▶ [Directions for this task] Exact copies of all entries are expected.

Dataset excerpts:

## src/rtl/lif_timestep_scheduler.sv

```systemverilog
// -----------------------------------------------------------------------------
// neuron_pkg + lif_timestep_scheduler
//
// Time-multiplexed leaky integrate-and-fire (LIF) neuron array. Each timestep
// runs in two phases:
//   1. ACCUM  - synaptic events are integrated into the per-neuron membranes
//               (saturating add, one event per cycle) until an event with
//               ev_last is accepted.
//   2. UPDATE - neurons are swept in index order, one per cycle. Each neuron
//               is leaked, compared against the latched threshold, and either
//               fires (membrane returns to RESET_VAL) or keeps the leaked value.
// A single DONE cycle then pulses step_done before the block returns to IDLE.
//
// Ports
//   clk, rst_n              clock, asynchronous active-low reset
//   step_start              request a new timestep (honoured only in IDLE)
//   threshold, leak_factor  timestep parameters, latched on step_start
//   ev_valid/ev_ready       synaptic event handshake
//   ev_idx, ev_weight       event target neuron and unsigned weight
//   ev_last                 final event of the timestep
//   spike_valid, spike_idx  registered spike output
//   spike_count             spikes emitted in the current/last timestep
//   busy                    high whenever not IDLE
//   step_done               one-cycle end-of-timestep pulse
//   dbg_idx, dbg_membrane   combinational membrane read port
// -----------------------------------------------------------------------------

package neuron_pkg;
    typedef logic [31:0] membrane_t;
    typedef logic [31:0] weight_t;
    typedef logic [7:0]  leak_t;

    localparam membrane_t RESET_VAL = '0;
endpackage

module lif_timestep_scheduler
    import neuron_pkg::*;
#(
    parameter int NUM_NEURONS = 16,
    parameter int IDX_W       = $clog2(NUM_NEURONS)
) (
    input  logic             clk,
    input  logic             rst_n,
    input  logic             step_start,
    input  logic [31:0]      threshold,
    input  logic [7:0]       leak_factor,
    input  logic             ev_valid,
    output logic             ev_ready,
    input  logic [IDX_W-1:0] ev_idx,
    input  logic [31:0]      ev_weight,
    input  logic             ev_last,
    output logic             spike_valid,
    output logic [IDX_W-1:0] spike_idx,
    output logic [15:0]      spike_count,
    output logic             busy,
    output logic             step_done,
    input  logic [IDX_W-1:0] dbg_idx,
    output logic [31:0]      dbg_membrane
);

    typedef enum logic [1:0] {
        IDLE   = 2'd0,
        ACCUM  = 2'd1,
        UPDATE = 2'd2,
        DONE   = 2'd3
    } state_t;

    localparam logic [IDX_W-1:0] LAST_K = IDX_W'(NUM_NEURONS - 1);

    // Saturating unsigned add: any carry out pins the membrane at all-ones.
    function automatic membrane_t sat_add(input membrane_t a, input weight_t b);
        logic [32:0] sum;
        sum = {1'b0, a} + {1'b0, b};
        return sum[32] ? '1 : sum[31:0];
    endfunction

    // Leak: v - ((v * lf) >> 8) with a full 40-bit product. Since lf <= 255
    // the subtracted term is always below v, so no underflow is possible.
    function automatic membrane_t apply_leak(input membrane_t v, input leak_t lf);
        logic [39:0] prod;
        prod = {8'd0, v} * {32'd0, lf};
        return v - prod[39:8];
    endfunction

    state_t            state;
    state_t            state_next;
    membrane_t         membrane [NUM_NEURONS];
    membrane_t         thr_q;
    leak_t             leak_q;
    logic [IDX_W-1:0]  k;

    logic              ev_accept;
    logic              ev_in_range;
    membrane_t         leaked_p0;
    logic              fire_p0;

    // -------------------------------------------------------------------------
    // FSM: state register
    // -------------------------------------------------------------------------
    always_ff @(posedge clk or negedge rst_n) begin
        if (!rst_n) begin
            state <= IDLE;
        end else begin
            state <= state_next;
        end
    end

    // -------------------------------------------------------------------------
    // FSM: next-state logic
    // -------------------------------------------------------------------------
    always_comb begin
        state_next = state;
        case (state)
            IDLE:    if (step_start)           state_next = ACCUM;
            ACCUM:   if (ev_accept && ev_last) state_next = UPDATE;
            UPDATE:  if (k == LAST_K)          state_next = DONE;
            DONE:                              state_next = IDLE;
            default:                           state_next = IDLE;
        endcase
    end

    // -------------------------------------------------------------------------
    // FSM: output decode
    // -------------------------------------------------------------------------
    always_comb begin
        ev_ready  = 1'b0;
        busy      = 1'b0;
        step_done = 1'b0;
        case (state)
            IDLE:    ;
            ACCUM:   begin ev_ready = 1'b1; busy = 1'b1; end
            UPDATE:  busy = 1'b1;
            DONE:    begin busy = 1'b1; step_done = 1'b1; end
            default: ;
        endcase
    end

    assign ev_accept   = ev_valid && ev_ready;
    // Out-of-range targets are swallowed; ev_last on them still ends ACCUM.
    assign ev_in_range = (32'(ev_idx) < NUM_NEURONS);

    // -------------------------------------------------------------------------
    // Stage p0: leak + threshold evaluation of neuron k (combinational)
    // -------------------------------------------------------------------------
    always_comb begin
        leaked_p0 = apply_leak(membrane[k], leak_q);
        fire_p0   = (leaked_p0 >= thr_q);
    end

    // -------------------------------------------------------------------------
    // Stage p1: membrane write-back and registered spike output
    // -------------------------------------------------------------------------
    always_ff @(posedge clk or negedge rst_n) begin
        if (!rst_n) begin
            for (int i = 0; i < NUM_NEURONS; i++) begin
                membrane[i] <= RESET_VAL;
            end
            thr_q       <= '0;
            leak_q      <= '0;
            k           <= '0;
            spike_valid <= 1'b0;
            spike_idx   <= '0;
            spike_count <= '0;
        end else begin
            spike_valid <= 1'b0;
            case (state)
                IDLE: begin
                    k <= '0;
                    if (step_start) begin
                        thr_q       <= threshold;
                        leak_q      <= leak_factor;
                        spike_count <= '0;
                    end
                end
                ACCUM: begin
                    k <= '0;
                    if (ev_accept && ev_in_range) begin
                        membrane[ev_idx] <= sat_add(membrane[ev_idx], ev_weight);
                    end
                end
                UPDATE: begin
                    if (fire_p0) begin
                        membrane[k] <= RESET_VAL;
                        spike_valid <= 1'b1;
                        spike_idx   <= k;
                        if (spike_count != 16'hFFFF) begin
                            spike_count <= spike_count + 16'd1;
                        end
                    end else begin
                        membrane[k] <= leaked_p0;
                    end
                    k <= k + 1'b1;
                end
                default: k <= '0;
            endcase
        end
    end

    // Combinational debug read; indices past the array read as zero.
    always_comb begin
        dbg_membrane = '0;
        if (32'(dbg_idx) < NUM_NEURONS) begin
            dbg_membrane = membrane[dbg_idx];
        end
    end

endmodule

```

▶ [Answer to this task]
## src/rtl/lif_timestep_scheduler.sv

```systemverilog
// -----------------------------------------------------------------------------
// neuron_pkg + lif_timestep_scheduler
//
// Time-multiplexed leaky integrate-and-fire (LIF) neuron array. Each timestep
// runs in two phases:
//   1. ACCUM  - synaptic events are integrated into the per-neuron membranes
//               (saturating add, one event per cycle) until an event with
//               ev_last is accepted.
//   2. UPDATE - neurons are swept in index order, one per cycle. Each neuron
//               is leaked, compared against the latched threshold, and either
//               fires (membrane returns to RESET_VAL) or keeps the leaked value.
// A single DONE cycle then pulses step_done before the block returns to IDLE.
//
// Ports
//   clk, rst_n              clock, asynchronous active-low reset
//   step_start              request a new timestep (honoured only in IDLE)
//   threshold, leak_factor  timestep parameters, latched on step_start
//   ev_valid/ev_ready       synaptic event handshake
//   ev_idx, ev_weight       event target neuron and unsigned weight
//   ev_last                 final event of the timestep
//   spike_valid, spike_idx  registered spike output
//   spike_count             spikes emitted in the current/last timestep
//   busy                    high whenever not IDLE
//   step_done               one-cycle end-of-timestep pulse
//   dbg_idx, dbg_membrane   combinational membrane read port
// -----------------------------------------------------------------------------

package neuron_pkg;
    typedef logic [31:0] membrane_t;
    typedef logic [31:0] weight_t;
    typedef logic [7:0]  leak_t;

    localparam membrane_t RESET_VAL = '0;
endpackage

module lif_timestep_scheduler
    import neuron_pkg::*;
#(
    parameter int NUM_NEURONS = 16,
    parameter int IDX_W       = $clog2(NUM_NEURONS)
) (
    input  logic             clk,
    input  logic             rst_n,
    input  logic             step_start,
    input  logic [31:0]      threshold,
    input  logic [7:0]       leak_factor,
    input  logic             ev_valid,
    output logic             ev_ready,
    input  logic [IDX_W-1:0] ev_idx,
    input  logic [31:0]      ev_weight,
    input  logic             ev_last,
    output logic             spike_valid,
    output logic [IDX_W-1:0] spike_idx,
    output logic [15:0]      spike_count,
    output logic             busy,
    output logic             step_done,
    input  logic [IDX_W-1:0] dbg_idx,
    output logic [31:0]      dbg_membrane
);

    typedef enum logic [1:0] {
        IDLE   = 2'd0,
        ACCUM  = 2'd1,
        UPDATE = 2'd2,
        DONE   = 2'd3
    } state_t;

    localparam logic [IDX_W-1:0] LAST_K = IDX_W'(NUM_NEURONS - 1);

    // Saturating unsigned add: any carry out pins the membrane at all-ones.
    function automatic membrane_t sat_add(input membrane_t a, input weight_t b);
        logic [32:0] sum;
        sum = {1'b0, a} + {1'b0, b};
        return sum[32] ? '1 : sum[31:0];
    endfunction

    // Leak: v - ((v * lf) >> 8) with a full 40-bit product. Since lf <= 255
    // the subtracted term is always below v, so no underflow is possible.
    function automatic membrane_t apply_leak(input membrane_t v, input leak_t lf);
        logic [39:0] prod;
        prod = {8'd0, v} * {32'd0, lf};
        return v - prod[39:8];
    endfunction

    state_t            state;
    state_t            state_next;
    membrane_t         membrane [NUM_NEURONS];
    membrane_t         thr_q;
    leak_t             leak_q;
    logic [IDX_W-1:0]  k;

    logic              ev_accept;
    logic              ev_in_range;
    membrane_t         leaked_p0;
    logic              fire_p0;

    // -------------------------------------------------------------------------
    // FSM: state register
    // -------------------------------------------------------------------------
    always_ff @(posedge clk or negedge rst_n) begin
        if (!rst_n) begin
            state <= IDLE;
        end else begin
            state <= state_next;
        end
    end

    // -------------------------------------------------------------------------
    // FSM: next-state logic
    // -------------------------------------------------------------------------
    always_comb begin
        state_next = state;
        case (state)
            IDLE:    if (step_start)           state_next = ACCUM;
            ACCUM:   if (ev_accept && ev_last) state_next = UPDATE;
            UPDATE:  if (k == LAST_K)          state_next = DONE;
            DONE:                              state_next = IDLE;
            default:                           state_next = IDLE;
        endcase
    end

    // -------------------------------------------------------------------------
    // FSM: output decode
    // -------------------------------------------------------------------------
    always_comb begin
        ev_ready  = 1'b0;
        busy      = 1'b0;
        step_done = 1'b0;
        case (state)
            IDLE:    ;
            ACCUM:   begin ev_ready = 1'b1; busy = 1'b1; end
            UPDATE:  busy = 1'b1;
            DONE:    begin busy = 1'b1; step_done = 1'b1; end
            default: ;
        endcase
    end

    assign ev_accept   = ev_valid && ev_ready;
    // Out-of-range targets are swallowed; ev_last on them still ends ACCUM.
    assign ev_in_range = (32'(ev_idx) < NUM_NEURONS);

    // -------------------------------------------------------------------------
    // Stage p0: leak + threshold evaluation of neuron k (combinational)
    // -------------------------------------------------------------------------
    always_comb begin
        leaked_p0 = apply_leak(membrane[k], leak_q);
        fire_p0   = (leaked_p0 >= thr_q);
    end

    // -------------------------------------------------------------------------
    // Stage p1: membrane write-back and registered spike output
    // -------------------------------------------------------------------------
    always_ff @(posedge clk or negedge rst_n) begin
        if (!rst_n) begin
            for (int i = 0; i < NUM_NEURONS; i++) begin
                membrane[i] <= RESET_VAL;
            end
            thr_q       <= '0;
            leak_q      <= '0;
            k           <= '0;
            spike_valid <= 1'b0;
            spike_idx   <= '0;
            spike_count <= '0;
        end else begin
            spike_valid <= 1'b0;
            case (state)
                IDLE: begin
                    k <= '0;
                    if (step_start) begin
                        thr_q       <= threshold;
                        leak_q      <= leak_factor;
                        spike_count <= '0;
                    end
                end
                ACCUM: begin
                    k <= '0;
                    if (ev_accept && ev_in_range) begin
                        membrane[ev_idx] <= sat_add(membrane[ev_idx], ev_weight);
                    end
                end
                UPDATE: begin
                    if (fire_p0) begin
                        membrane[k] <= RESET_VAL;
                        spike_valid <= 1'b1;
                        spike_idx   <= k;
                        if (spike_count != 16'hFFFF) begin
                            spike_count <= spike_count + 16'd1;
                        end
                    end else begin
                        membrane[k] <= leaked_p0;
                    end
                    k <= k + 1'b1;
                end
                default: k <= '0;
            endcase
        end
    end

    // Combinational debug read; indices past the array read as zero.
    always_comb begin
        dbg_membrane = '0;
        if (32'(dbg_idx) < NUM_NEURONS) begin
            dbg_membrane = membrane[dbg_idx];
        end
    end

endmodule

```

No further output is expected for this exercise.